Goal of the exercise =>
Report each line of the data that includes the word "rule".

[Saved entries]
§

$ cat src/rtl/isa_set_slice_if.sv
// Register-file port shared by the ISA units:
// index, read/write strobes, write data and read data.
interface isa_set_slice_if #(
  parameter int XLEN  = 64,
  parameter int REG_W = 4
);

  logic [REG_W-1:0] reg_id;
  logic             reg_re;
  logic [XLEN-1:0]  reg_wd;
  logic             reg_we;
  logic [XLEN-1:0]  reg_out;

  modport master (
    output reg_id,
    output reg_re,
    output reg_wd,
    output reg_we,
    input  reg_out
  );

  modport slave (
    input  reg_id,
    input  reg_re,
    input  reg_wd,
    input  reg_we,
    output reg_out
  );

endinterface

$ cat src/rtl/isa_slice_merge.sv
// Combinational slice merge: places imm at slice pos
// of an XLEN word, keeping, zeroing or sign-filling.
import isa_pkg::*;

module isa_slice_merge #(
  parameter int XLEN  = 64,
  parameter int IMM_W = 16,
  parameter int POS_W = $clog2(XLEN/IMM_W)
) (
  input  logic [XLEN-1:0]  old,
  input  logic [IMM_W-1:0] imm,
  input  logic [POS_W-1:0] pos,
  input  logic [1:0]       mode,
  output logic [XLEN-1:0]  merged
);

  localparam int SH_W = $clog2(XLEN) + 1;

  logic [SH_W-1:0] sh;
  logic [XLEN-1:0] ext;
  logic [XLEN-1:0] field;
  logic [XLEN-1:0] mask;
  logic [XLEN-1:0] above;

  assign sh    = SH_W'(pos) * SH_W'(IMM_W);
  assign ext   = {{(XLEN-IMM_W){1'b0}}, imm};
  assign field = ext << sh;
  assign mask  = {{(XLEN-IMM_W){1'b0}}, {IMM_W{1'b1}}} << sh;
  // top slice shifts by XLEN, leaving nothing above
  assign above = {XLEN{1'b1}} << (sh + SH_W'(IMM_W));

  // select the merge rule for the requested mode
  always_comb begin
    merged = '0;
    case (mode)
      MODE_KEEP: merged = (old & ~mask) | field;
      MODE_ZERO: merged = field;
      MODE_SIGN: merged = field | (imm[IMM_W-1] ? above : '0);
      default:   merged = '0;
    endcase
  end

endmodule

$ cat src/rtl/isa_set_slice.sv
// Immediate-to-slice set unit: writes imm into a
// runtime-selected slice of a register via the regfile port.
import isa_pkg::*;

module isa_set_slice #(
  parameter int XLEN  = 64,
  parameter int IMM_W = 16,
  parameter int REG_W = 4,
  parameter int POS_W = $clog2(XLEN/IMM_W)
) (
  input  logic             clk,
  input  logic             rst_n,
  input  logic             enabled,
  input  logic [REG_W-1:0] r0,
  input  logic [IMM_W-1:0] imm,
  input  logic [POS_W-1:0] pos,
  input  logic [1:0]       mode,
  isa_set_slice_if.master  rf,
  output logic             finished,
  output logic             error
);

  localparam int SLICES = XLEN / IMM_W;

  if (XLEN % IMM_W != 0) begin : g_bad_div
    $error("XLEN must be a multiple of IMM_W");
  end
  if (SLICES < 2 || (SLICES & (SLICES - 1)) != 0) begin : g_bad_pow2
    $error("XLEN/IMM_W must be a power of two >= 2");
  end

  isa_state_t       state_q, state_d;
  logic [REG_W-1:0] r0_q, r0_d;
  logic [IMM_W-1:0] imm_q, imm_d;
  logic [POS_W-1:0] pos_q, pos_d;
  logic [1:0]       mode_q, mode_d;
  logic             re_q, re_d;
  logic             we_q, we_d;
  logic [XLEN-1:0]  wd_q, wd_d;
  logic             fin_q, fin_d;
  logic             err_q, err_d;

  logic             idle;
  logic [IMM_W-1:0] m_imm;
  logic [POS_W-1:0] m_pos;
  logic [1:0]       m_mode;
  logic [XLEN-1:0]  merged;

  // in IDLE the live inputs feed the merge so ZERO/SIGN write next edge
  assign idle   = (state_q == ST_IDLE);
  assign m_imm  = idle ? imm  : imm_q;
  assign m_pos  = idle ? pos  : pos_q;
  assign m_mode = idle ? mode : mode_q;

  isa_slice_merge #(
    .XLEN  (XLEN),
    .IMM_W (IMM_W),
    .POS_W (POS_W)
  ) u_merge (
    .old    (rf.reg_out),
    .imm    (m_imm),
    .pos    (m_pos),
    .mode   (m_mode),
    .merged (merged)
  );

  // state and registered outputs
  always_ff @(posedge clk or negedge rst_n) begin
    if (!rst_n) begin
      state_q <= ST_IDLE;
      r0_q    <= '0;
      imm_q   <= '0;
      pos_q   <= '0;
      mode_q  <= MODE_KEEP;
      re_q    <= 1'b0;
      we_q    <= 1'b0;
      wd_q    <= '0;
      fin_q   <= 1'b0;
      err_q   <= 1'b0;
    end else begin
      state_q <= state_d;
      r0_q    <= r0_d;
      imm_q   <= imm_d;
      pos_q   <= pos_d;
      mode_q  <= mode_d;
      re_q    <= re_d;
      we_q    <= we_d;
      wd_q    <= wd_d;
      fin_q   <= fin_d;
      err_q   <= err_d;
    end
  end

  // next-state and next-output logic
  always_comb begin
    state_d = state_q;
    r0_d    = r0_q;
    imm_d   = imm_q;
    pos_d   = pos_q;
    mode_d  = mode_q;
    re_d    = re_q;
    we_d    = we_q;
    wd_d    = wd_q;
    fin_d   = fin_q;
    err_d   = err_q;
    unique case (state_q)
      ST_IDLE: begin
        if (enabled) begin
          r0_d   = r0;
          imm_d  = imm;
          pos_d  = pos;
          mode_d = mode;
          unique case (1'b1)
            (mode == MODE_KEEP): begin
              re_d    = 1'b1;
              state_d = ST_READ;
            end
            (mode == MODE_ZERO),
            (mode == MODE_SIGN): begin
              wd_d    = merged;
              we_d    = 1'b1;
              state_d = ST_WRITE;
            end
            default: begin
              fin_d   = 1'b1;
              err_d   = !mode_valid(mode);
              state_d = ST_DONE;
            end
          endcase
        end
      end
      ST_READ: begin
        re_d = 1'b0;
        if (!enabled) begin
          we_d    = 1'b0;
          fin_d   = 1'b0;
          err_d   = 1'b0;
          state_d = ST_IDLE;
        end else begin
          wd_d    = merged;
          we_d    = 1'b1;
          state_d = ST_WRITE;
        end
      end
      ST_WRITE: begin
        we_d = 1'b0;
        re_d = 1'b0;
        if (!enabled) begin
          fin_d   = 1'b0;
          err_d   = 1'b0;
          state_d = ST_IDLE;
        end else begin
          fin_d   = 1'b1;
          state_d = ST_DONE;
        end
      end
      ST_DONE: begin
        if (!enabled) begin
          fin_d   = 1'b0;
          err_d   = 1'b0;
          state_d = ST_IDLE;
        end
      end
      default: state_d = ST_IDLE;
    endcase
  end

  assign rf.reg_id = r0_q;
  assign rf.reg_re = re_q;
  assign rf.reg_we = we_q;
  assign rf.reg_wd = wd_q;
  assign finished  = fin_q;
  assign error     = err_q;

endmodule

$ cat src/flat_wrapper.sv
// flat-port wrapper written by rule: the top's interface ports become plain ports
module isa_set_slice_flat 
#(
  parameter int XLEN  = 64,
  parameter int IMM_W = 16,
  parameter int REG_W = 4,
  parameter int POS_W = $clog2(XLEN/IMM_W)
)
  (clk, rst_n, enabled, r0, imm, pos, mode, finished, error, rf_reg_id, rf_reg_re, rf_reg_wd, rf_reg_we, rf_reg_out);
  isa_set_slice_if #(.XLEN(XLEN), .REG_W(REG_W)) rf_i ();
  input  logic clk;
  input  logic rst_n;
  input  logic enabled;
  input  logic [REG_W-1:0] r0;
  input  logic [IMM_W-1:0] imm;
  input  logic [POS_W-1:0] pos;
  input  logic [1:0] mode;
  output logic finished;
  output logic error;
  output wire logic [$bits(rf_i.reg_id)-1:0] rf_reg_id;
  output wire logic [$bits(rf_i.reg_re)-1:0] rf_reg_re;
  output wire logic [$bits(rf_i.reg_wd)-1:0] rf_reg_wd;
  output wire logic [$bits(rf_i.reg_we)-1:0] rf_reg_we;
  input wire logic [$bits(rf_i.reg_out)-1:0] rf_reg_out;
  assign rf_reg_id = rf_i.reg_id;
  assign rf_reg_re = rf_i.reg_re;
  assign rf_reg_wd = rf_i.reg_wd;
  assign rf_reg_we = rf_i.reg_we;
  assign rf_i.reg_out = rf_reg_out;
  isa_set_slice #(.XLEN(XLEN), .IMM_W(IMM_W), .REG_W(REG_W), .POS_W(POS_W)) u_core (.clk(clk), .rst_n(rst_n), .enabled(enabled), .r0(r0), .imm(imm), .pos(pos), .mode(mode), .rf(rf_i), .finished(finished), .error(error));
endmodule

§

Your response =>
  // select the merge rule for the requested mode
// flat-port wrapper written by rule: the top's interface ports become plain ports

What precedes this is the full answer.